Output all the data below verbatim.

[Entries taken from a collection]
◇ ◇ ◇ ◇ ◇ ◇ ◇

`src/rtl/puf_vote_ctrl.sv`:
```
// puf_vote_ctrl
//   Majority-vote wrapper around a PUF core. One challenge is evaluated
//   NUM_ROUNDS times. Each response bit is counted across the rounds, and
//   the voted response is reported together with a per-bit instability mask.
//
// Optional feature (macro PUF_VOTE_EARLY_EXIT_EN):
//   When defined, the request finishes as soon as a majority of rounds has
//   run and every round so far has returned the same response.
//
// Ports
//   clk_i, rst_i          clock, synchronous active-high reset
//   enable_i              block enable; low aborts an operation in progress
//   start_i               one-cycle request pulse
//   clear_i               software acknowledge for resp_valid_o / err_timeout_o
//   challenge_i           challenge, latched when start_i is accepted
//   busy_o                request in progress (ISSUE or WAIT)
//   resp_valid_o          voted result available (sticky)
//   response_o            majority-voted response
//   unstable_o            bits that disagreed across the executed rounds
//   rounds_done_o         rounds executed for the last completed request
//   err_timeout_o         core response timeout (sticky)
//   core_en_o             core enable (mirrors enable_i)
//   core_req_o            one-cycle evaluation request to the core
//   core_challenge_o      latched challenge presented to the core
//   core_resp_valid_i     core response strobe
//   core_resp_i           core response, valid with the strobe
//
// state  | meaning
// IDLE   | waiting for start_i & enable_i
// ISSUE  | core_req_o pulse, response timer loaded
// WAIT   | waiting for the core strobe or the timer to expire
// DONE   | voted result registered, resp_valid_o high
// ERR    | core timed out, err_timeout_o high until clear_i
module puf_vote_ctrl #(
  parameter int CHAL_W     = 128,
  parameter int RESP_W     = 256,
  parameter int NUM_ROUNDS = 5,
  parameter int TIMEOUT    = 1024,
  parameter int RND_W      = $clog2(NUM_ROUNDS + 1)
) (
  input  logic              clk_i,
  input  logic              rst_i,
  input  logic              enable_i,
  input  logic              start_i,
  input  logic              clear_i,
  input  logic [CHAL_W-1:0] challenge_i,
  output logic              busy_o,
  output logic              resp_valid_o,
  output logic [RESP_W-1:0] response_o,
  output logic [RESP_W-1:0] unstable_o,
  output logic [RND_W-1:0]  rounds_done_o,
  output logic              err_timeout_o,
  output logic              core_en_o,
  output logic              core_req_o,
  output logic [CHAL_W-1:0] core_challenge_o,
  input  logic              core_resp_valid_i,
  input  logic [RESP_W-1:0] core_resp_i
);

  // The ISSUE cycle counts as cycle 0 of the wait window, so the down-counter
  // starts at TIMEOUT-2 on the first WAIT cycle and expires at zero.
  localparam int               TMR_W      = (TIMEOUT > 2) ? $clog2(TIMEOUT) : 1;
  localparam logic [TMR_W-1:0] TMR_LOAD   = (TIMEOUT >= 2) ? TMR_W'(TIMEOUT - 2) : '0;
  localparam logic [RND_W-1:0] ROUNDS_MAX = RND_W'(NUM_ROUNDS);
`ifdef PUF_VOTE_EARLY_EXIT_EN
  localparam logic [RND_W-1:0] ROUNDS_MIN = RND_W'((NUM_ROUNDS + 1) / 2);
`endif

  typedef enum logic [2:0] {
    S_IDLE,
    S_ISSUE,
    S_WAIT,
    S_DONE,
    S_ERR
  } state_e;

  state_e            state_q, state_d;
  logic [CHAL_W-1:0] chal_q, chal_d;
  logic [RND_W-1:0]  cnt_q   [RESP_W];
  logic [RND_W-1:0]  cnt_d   [RESP_W];
  logic [RND_W-1:0]  cnt_inc [RESP_W];
  logic [RND_W-1:0]  round_q, round_d, round_inc;
  logic [TMR_W-1:0]  tmr_q, tmr_d;
  logic [RESP_W-1:0] resp_q, resp_d;
  logic [RESP_W-1:0] unst_q, unst_d;
  logic [RESP_W-1:0] vote, split;
  logic [RND_W-1:0]  rdone_q, rdone_d;
  logic              valid_q, valid_d;
  logic              err_q, err_d;
  logic              accept_start;
  logic              finish;

  // Vote datapath: counts and verdicts as they would be after accepting the
  // current core response. Registered into the result only on DONE entry.
  always_comb begin
    round_inc = round_q + 1'b1;
    for (int i = 0; i < RESP_W; i++) begin
      cnt_inc[i] = cnt_q[i] + RND_W'(core_resp_i[i]);
      vote[i]    = cnt_inc[i] > (round_inc >> 1);
      split[i]   = (cnt_inc[i] != '0) && (cnt_inc[i] != round_inc);
    end
  end

  always_comb begin
    state_d      = state_q;
    chal_d       = chal_q;
    cnt_d        = cnt_q;
    round_d      = round_q;
    tmr_d        = tmr_q;
    resp_d       = resp_q;
    unst_d       = unst_q;
    rdone_d      = rdone_q;
    valid_d      = valid_q;
    err_d        = err_q;
    accept_start = start_i && enable_i;
    finish       = (round_inc == ROUNDS_MAX);
`ifdef PUF_VOTE_EARLY_EXIT_EN
    if ((round_inc >= ROUNDS_MIN) && !(|split)) begin
      finish = 1'b1;
    end
`endif

    unique case (state_q)
      S_IDLE, S_DONE: begin
        // start beats clear when both arrive in DONE
        if (accept_start) begin
          state_d = S_ISSUE;
          chal_d  = challenge_i;
          for (int i = 0; i < RESP_W; i++) begin
            cnt_d[i] = '0;
          end
          round_d = '0;
          valid_d = 1'b0;
        end else if (clear_i) begin
          state_d = S_IDLE;
          valid_d = 1'b0;
          err_d   = 1'b0;
        end
      end
      S_ISSUE: begin
        if (!enable_i) begin
          state_d = S_IDLE;
        end else begin
          tmr_d   = TMR_LOAD;
          state_d = S_WAIT;
        end
      end
      S_WAIT: begin
        if (!enable_i) begin
          state_d = S_IDLE;
        end else if (core_resp_valid_i) begin
          // a strobe arriving on the last timer cycle is still accepted
          cnt_d   = cnt_inc;
          round_d = round_inc;
          if (finish) begin
            state_d = S_DONE;
            resp_d  = vote;
            unst_d  = split;
            rdone_d = round_inc;
            valid_d = 1'b1;
          end else begin
            state_d = S_ISSUE;
          end
        end else if (tmr_q == '0) begin
          state_d = S_ERR;
          err_d   = 1'b1;
        end else begin
          tmr_d = tmr_q - 1'b1;
        end
      end
      S_ERR: begin
        if (clear_i) begin
          state_d = S_IDLE;
          err_d   = 1'b0;
        end
      end
      default: state_d = S_IDLE;
    endcase
  end

  always_ff @(posedge clk_i) begin
    if (rst_i) begin
      state_q <= S_IDLE;
      chal_q  <= '0;
      for (int i = 0; i < RESP_W; i++) begin
        cnt_q[i] <= '0;
      end
      round_q <= '0;
      tmr_q   <= '0;
      resp_q  <= '0;
      unst_q  <= '0;
      rdone_q <= '0;
      valid_q <= 1'b0;
      err_q   <= 1'b0;
    end else begin
      state_q <= state_d;
      chal_q  <= chal_d;
      cnt_q   <= cnt_d;
      round_q <= round_d;
      tmr_q   <= tmr_d;
      resp_q  <= resp_d;
      unst_q  <= unst_d;
      rdone_q <= rdone_d;
      valid_q <= valid_d;
      err_q   <= err_d;
    end
  end

  assign busy_o           = (state_q == S_ISSUE) || (state_q == S_WAIT);
  assign core_req_o       = (state_q == S_ISSUE) && enable_i;
  assign core_en_o        = enable_i;
  assign core_challenge_o = chal_q;
  assign resp_valid_o     = valid_q;
  assign response_o       = resp_q;
  assign unstable_o       = unst_q;
  assign rounds_done_o    = rdone_q;
  assign err_timeout_o    = err_q;

endmodule

```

◇ ◇ ◇ ◇ ◇ ◇ ◇

* RESULT OF THE TASK:
`src/rtl/puf_vote_ctrl.sv`:
```
// puf_vote_ctrl
//   Majority-vote wrapper around a PUF core. One challenge is evaluated
//   NUM_ROUNDS times. Each response bit is counted across the rounds, and
//   the voted response is reported together with a per-bit instability mask.
//
// Optional feature (macro PUF_VOTE_EARLY_EXIT_EN):
//   When defined, the request finishes as soon as a majority of rounds has
//   run and every round so far has returned the same response.
//
// Ports
//   clk_i, rst_i          clock, synchronous active-high reset
//   enable_i              block enable; low aborts an operation in progress
//   start_i               one-cycle request pulse
//   clear_i               software acknowledge for resp_valid_o / err_timeout_o
//   challenge_i           challenge, latched when start_i is accepted
//   busy_o                request in progress (ISSUE or WAIT)
//   resp_valid_o          voted result available (sticky)
//   response_o            majority-voted response
//   unstable_o            bits that disagreed across the executed rounds
//   rounds_done_o         rounds executed for the last completed request
//   err_timeout_o         core response timeout (sticky)
//   core_en_o             core enable (mirrors enable_i)
//   core_req_o            one-cycle evaluation request to the core
//   core_challenge_o      latched challenge presented to the core
//   core_resp_valid_i     core response strobe
//   core_resp_i           core response, valid with the strobe
//
// state  | meaning
// IDLE   | waiting for start_i & enable_i
// ISSUE  | core_req_o pulse, response timer loaded
// WAIT   | waiting for the core strobe or the timer to expire
// DONE   | voted result registered, resp_valid_o high
// ERR    | core timed out, err_timeout_o high until clear_i
module puf_vote_ctrl #(
  parameter int CHAL_W     = 128,
  parameter int RESP_W     = 256,
  parameter int NUM_ROUNDS = 5,
  parameter int TIMEOUT    = 1024,
  parameter int RND_W      = $clog2(NUM_ROUNDS + 1)
) (
  input  logic              clk_i,
  input  logic              rst_i,
  input  logic              enable_i,
  input  logic              start_i,
  input  logic              clear_i,
  input  logic [CHAL_W-1:0] challenge_i,
  output logic              busy_o,
  output logic              resp_valid_o,
  output logic [RESP_W-1:0] response_o,
  output logic [RESP_W-1:0] unstable_o,
  output logic [RND_W-1:0]  rounds_done_o,
  output logic              err_timeout_o,
  output logic              core_en_o,
  output logic              core_req_o,
  output logic [CHAL_W-1:0] core_challenge_o,
  input  logic              core_resp_valid_i,
  input  logic [RESP_W-1:0] core_resp_i
);

  // The ISSUE cycle counts as cycle 0 of the wait window, so the down-counter
  // starts at TIMEOUT-2 on the first WAIT cycle and expires at zero.
  localparam int               TMR_W      = (TIMEOUT > 2) ? $clog2(TIMEOUT) : 1;
  localparam logic [TMR_W-1:0] TMR_LOAD   = (TIMEOUT >= 2) ? TMR_W'(TIMEOUT - 2) : '0;
  localparam logic [RND_W-1:0] ROUNDS_MAX = RND_W'(NUM_ROUNDS);
`ifdef PUF_VOTE_EARLY_EXIT_EN
  localparam logic [RND_W-1:0] ROUNDS_MIN = RND_W'((NUM_ROUNDS + 1) / 2);
`endif

  typedef enum logic [2:0] {
    S_IDLE,
    S_ISSUE,
    S_WAIT,
    S_DONE,
    S_ERR
  } state_e;

  state_e            state_q, state_d;
  logic [CHAL_W-1:0] chal_q, chal_d;
  logic [RND_W-1:0]  cnt_q   [RESP_W];
  logic [RND_W-1:0]  cnt_d   [RESP_W];
  logic [RND_W-1:0]  cnt_inc [RESP_W];
  logic [RND_W-1:0]  round_q, round_d, round_inc;
  logic [TMR_W-1:0]  tmr_q, tmr_d;
  logic [RESP_W-1:0] resp_q, resp_d;
  logic [RESP_W-1:0] unst_q, unst_d;
  logic [RESP_W-1:0] vote, split;
  logic [RND_W-1:0]  rdone_q, rdone_d;
  logic              valid_q, valid_d;
  logic              err_q, err_d;
  logic              accept_start;
  logic              finish;

  // Vote datapath: counts and verdicts as they would be after accepting the
  // current core response. Registered into the result only on DONE entry.
  always_comb begin
    round_inc = round_q + 1'b1;
    for (int i = 0; i < RESP_W; i++) begin
      cnt_inc[i] = cnt_q[i] + RND_W'(core_resp_i[i]);
      vote[i]    = cnt_inc[i] > (round_inc >> 1);
      split[i]   = (cnt_inc[i] != '0) && (cnt_inc[i] != round_inc);
    end
  end

  always_comb begin
    state_d      = state_q;
    chal_d       = chal_q;
    cnt_d        = cnt_q;
    round_d      = round_q;
    tmr_d        = tmr_q;
    resp_d       = resp_q;
    unst_d       = unst_q;
    rdone_d      = rdone_q;
    valid_d      = valid_q;
    err_d        = err_q;
    accept_start = start_i && enable_i;
    finish       = (round_inc == ROUNDS_MAX);
`ifdef PUF_VOTE_EARLY_EXIT_EN
    if ((round_inc >= ROUNDS_MIN) && !(|split)) begin
      finish = 1'b1;
    end
`endif

    unique case (state_q)
      S_IDLE, S_DONE: begin
        // start beats clear when both arrive in DONE
        if (accept_start) begin
          state_d = S_ISSUE;
          chal_d  = challenge_i;
          for (int i = 0; i < RESP_W; i++) begin
            cnt_d[i] = '0;
          end
          round_d = '0;
          valid_d = 1'b0;
        end else if (clear_i) begin
          state_d = S_IDLE;
          valid_d = 1'b0;
          err_d   = 1'b0;
        end
      end
      S_ISSUE: begin
        if (!enable_i) begin
          state_d = S_IDLE;
        end else begin
          tmr_d   = TMR_LOAD;
          state_d = S_WAIT;
        end
      end
      S_WAIT: begin
        if (!enable_i) begin
          state_d = S_IDLE;
        end else if (core_resp_valid_i) begin
          // a strobe arriving on the last timer cycle is still accepted
          cnt_d   = cnt_inc;
          round_d = round_inc;
          if (finish) begin
            state_d = S_DONE;
            resp_d  = vote;
            unst_d  = split;
            rdone_d = round_inc;
            valid_d = 1'b1;
          end else begin
            state_d = S_ISSUE;
          end
        end else if (tmr_q == '0) begin
          state_d = S_ERR;
          err_d   = 1'b1;
        end else begin
          tmr_d = tmr_q - 1'b1;
        end
      end
      S_ERR: begin
        if (clear_i) begin
          state_d = S_IDLE;
          err_d   = 1'b0;
        end
      end
      default: state_d = S_IDLE;
    endcase
  end

  always_ff @(posedge clk_i) begin
    if (rst_i) begin
      state_q <= S_IDLE;
      chal_q  <= '0;
      for (int i = 0; i < RESP_W; i++) begin
        cnt_q[i] <= '0;
      end
      round_q <= '0;
      tmr_q   <= '0;
      resp_q  <= '0;
      unst_q  <= '0;
      rdone_q <= '0;
      valid_q <= 1'b0;
      err_q   <= 1'b0;
    end else begin
      state_q <= state_d;
      chal_q  <= chal_d;
      cnt_q   <= cnt_d;
      round_q <= round_d;
      tmr_q   <= tmr_d;
      resp_q  <= resp_d;
      unst_q  <= unst_d;
      rdone_q <= rdone_d;
      valid_q <= valid_d;
      err_q   <= err_d;
    end
  end

  assign busy_o           = (state_q == S_ISSUE) || (state_q == S_WAIT);
  assign core_req_o       = (state_q == S_ISSUE) && enable_i;
  assign core_en_o        = enable_i;
  assign core_challenge_o = chal_q;
  assign resp_valid_o     = valid_q;
  assign response_o       = resp_q;
  assign unstable_o       = unst_q;
  assign rounds_done_o    = rdone_q;
  assign err_timeout_o    = err_q;

endmodule

```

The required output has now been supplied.